You may remember Walter Willett from about this time last year, when Gary Taubes took him to task on the pages of Discover for promoting sloppy science. His piece included an excoriating indictment of Willett’s work, agenda and track record:

As a case study, I used a collaboration of researchers from the Harvard School of Public Health, led by Walter Willett, who runs the Nurses’ Health Study. And I pointed out that every time that these Harvard researchers had claimed that an association observed in their observational trials was a causal relationship—that food or drug X caused disease or health benefit Y—and that this supposed causal relationship had then been tested in experiment, the experiment had failed to confirm the causal interpretation—i.e., the folks from Harvard got it wrong.

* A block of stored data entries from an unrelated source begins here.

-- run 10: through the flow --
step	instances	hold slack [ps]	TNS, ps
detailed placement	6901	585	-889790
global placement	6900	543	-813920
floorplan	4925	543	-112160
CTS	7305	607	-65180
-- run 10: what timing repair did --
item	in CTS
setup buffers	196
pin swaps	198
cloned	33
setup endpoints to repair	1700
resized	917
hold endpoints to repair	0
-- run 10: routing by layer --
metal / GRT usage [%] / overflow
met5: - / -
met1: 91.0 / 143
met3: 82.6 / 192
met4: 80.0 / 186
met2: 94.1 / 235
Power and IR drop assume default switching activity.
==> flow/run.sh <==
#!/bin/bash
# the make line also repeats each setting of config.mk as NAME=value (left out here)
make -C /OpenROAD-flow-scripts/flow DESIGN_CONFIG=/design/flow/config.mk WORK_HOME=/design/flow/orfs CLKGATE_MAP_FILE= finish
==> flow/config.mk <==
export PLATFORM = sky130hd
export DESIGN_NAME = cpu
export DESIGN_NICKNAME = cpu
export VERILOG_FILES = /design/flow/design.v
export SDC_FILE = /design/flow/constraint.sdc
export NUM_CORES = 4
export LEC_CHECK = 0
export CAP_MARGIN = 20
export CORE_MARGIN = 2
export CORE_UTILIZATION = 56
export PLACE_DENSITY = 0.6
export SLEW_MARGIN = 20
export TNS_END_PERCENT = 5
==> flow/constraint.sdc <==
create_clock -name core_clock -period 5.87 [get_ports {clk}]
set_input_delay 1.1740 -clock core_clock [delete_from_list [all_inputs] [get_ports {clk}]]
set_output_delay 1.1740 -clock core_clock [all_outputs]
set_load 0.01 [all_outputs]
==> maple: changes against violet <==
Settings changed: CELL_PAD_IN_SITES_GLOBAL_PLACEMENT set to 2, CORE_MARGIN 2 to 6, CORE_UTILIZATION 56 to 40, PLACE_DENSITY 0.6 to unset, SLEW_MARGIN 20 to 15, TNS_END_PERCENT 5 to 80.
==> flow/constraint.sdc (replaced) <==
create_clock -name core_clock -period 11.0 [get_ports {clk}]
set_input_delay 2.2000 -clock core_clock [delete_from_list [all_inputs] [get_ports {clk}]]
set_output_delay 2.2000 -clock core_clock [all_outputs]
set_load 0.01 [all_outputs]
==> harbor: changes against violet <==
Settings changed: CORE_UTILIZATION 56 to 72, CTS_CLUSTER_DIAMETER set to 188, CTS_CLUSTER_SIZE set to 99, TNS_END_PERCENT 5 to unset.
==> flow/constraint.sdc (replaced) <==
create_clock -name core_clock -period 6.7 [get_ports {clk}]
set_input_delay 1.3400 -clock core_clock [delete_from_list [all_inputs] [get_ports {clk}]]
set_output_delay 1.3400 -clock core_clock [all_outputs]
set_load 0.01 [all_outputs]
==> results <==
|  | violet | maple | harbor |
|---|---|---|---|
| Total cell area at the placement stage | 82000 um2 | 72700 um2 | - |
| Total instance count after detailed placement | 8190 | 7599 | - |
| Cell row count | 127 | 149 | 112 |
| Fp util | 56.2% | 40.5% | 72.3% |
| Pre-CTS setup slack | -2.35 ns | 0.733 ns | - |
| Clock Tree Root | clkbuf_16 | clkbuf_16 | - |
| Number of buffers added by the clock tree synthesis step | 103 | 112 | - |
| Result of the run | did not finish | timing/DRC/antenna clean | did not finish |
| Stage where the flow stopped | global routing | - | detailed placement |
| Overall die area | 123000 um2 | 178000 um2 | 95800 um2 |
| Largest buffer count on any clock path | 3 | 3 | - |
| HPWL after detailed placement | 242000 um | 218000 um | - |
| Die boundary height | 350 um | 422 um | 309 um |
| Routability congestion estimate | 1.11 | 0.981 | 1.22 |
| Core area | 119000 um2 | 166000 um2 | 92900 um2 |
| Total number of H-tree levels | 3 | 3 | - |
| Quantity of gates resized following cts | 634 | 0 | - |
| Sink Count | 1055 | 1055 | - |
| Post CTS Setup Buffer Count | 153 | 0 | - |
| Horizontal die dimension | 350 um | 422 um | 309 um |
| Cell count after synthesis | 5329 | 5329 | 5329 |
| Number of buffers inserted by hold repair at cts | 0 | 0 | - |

Not most times, but every time.

Well, this time it’s not just Gary Taubes taking issue with Willet. The journal Nature this month published an OpEd and a news article that both take Willett to task for how he rebuked research he didn’t agree with. Namely, research that supports the “Obesity Paradox”, or dares to illustrate that people who are overweight (but not obese) have lower mortality than those who are “normal” weight.

Willett got up in arms when Katherine Flegal, a researcher from the CDC, conducted a meta analysis of the literature and concluded, essentially, that the obesity paradox was real. Shame on her.

Even though her research had (has) plenty of support, Willett went on the attack, calling her work “a pile of rubbish” and claimed it was, “flawed”, “misleading” and “confusing to so many people”. If that wasn’t enough, he later redoubled his offensive, organizing a conference to “respond” to the research.

Sadly, we’re neither above nor inured to this type of drama in the nutrition community. And so it is that Walter Willett is served his big dish of comeuppance, in not one, but two slices, by none other than the Journal Nature. Let’s hope for Willett’s sake that comeuppance isn’t fattening…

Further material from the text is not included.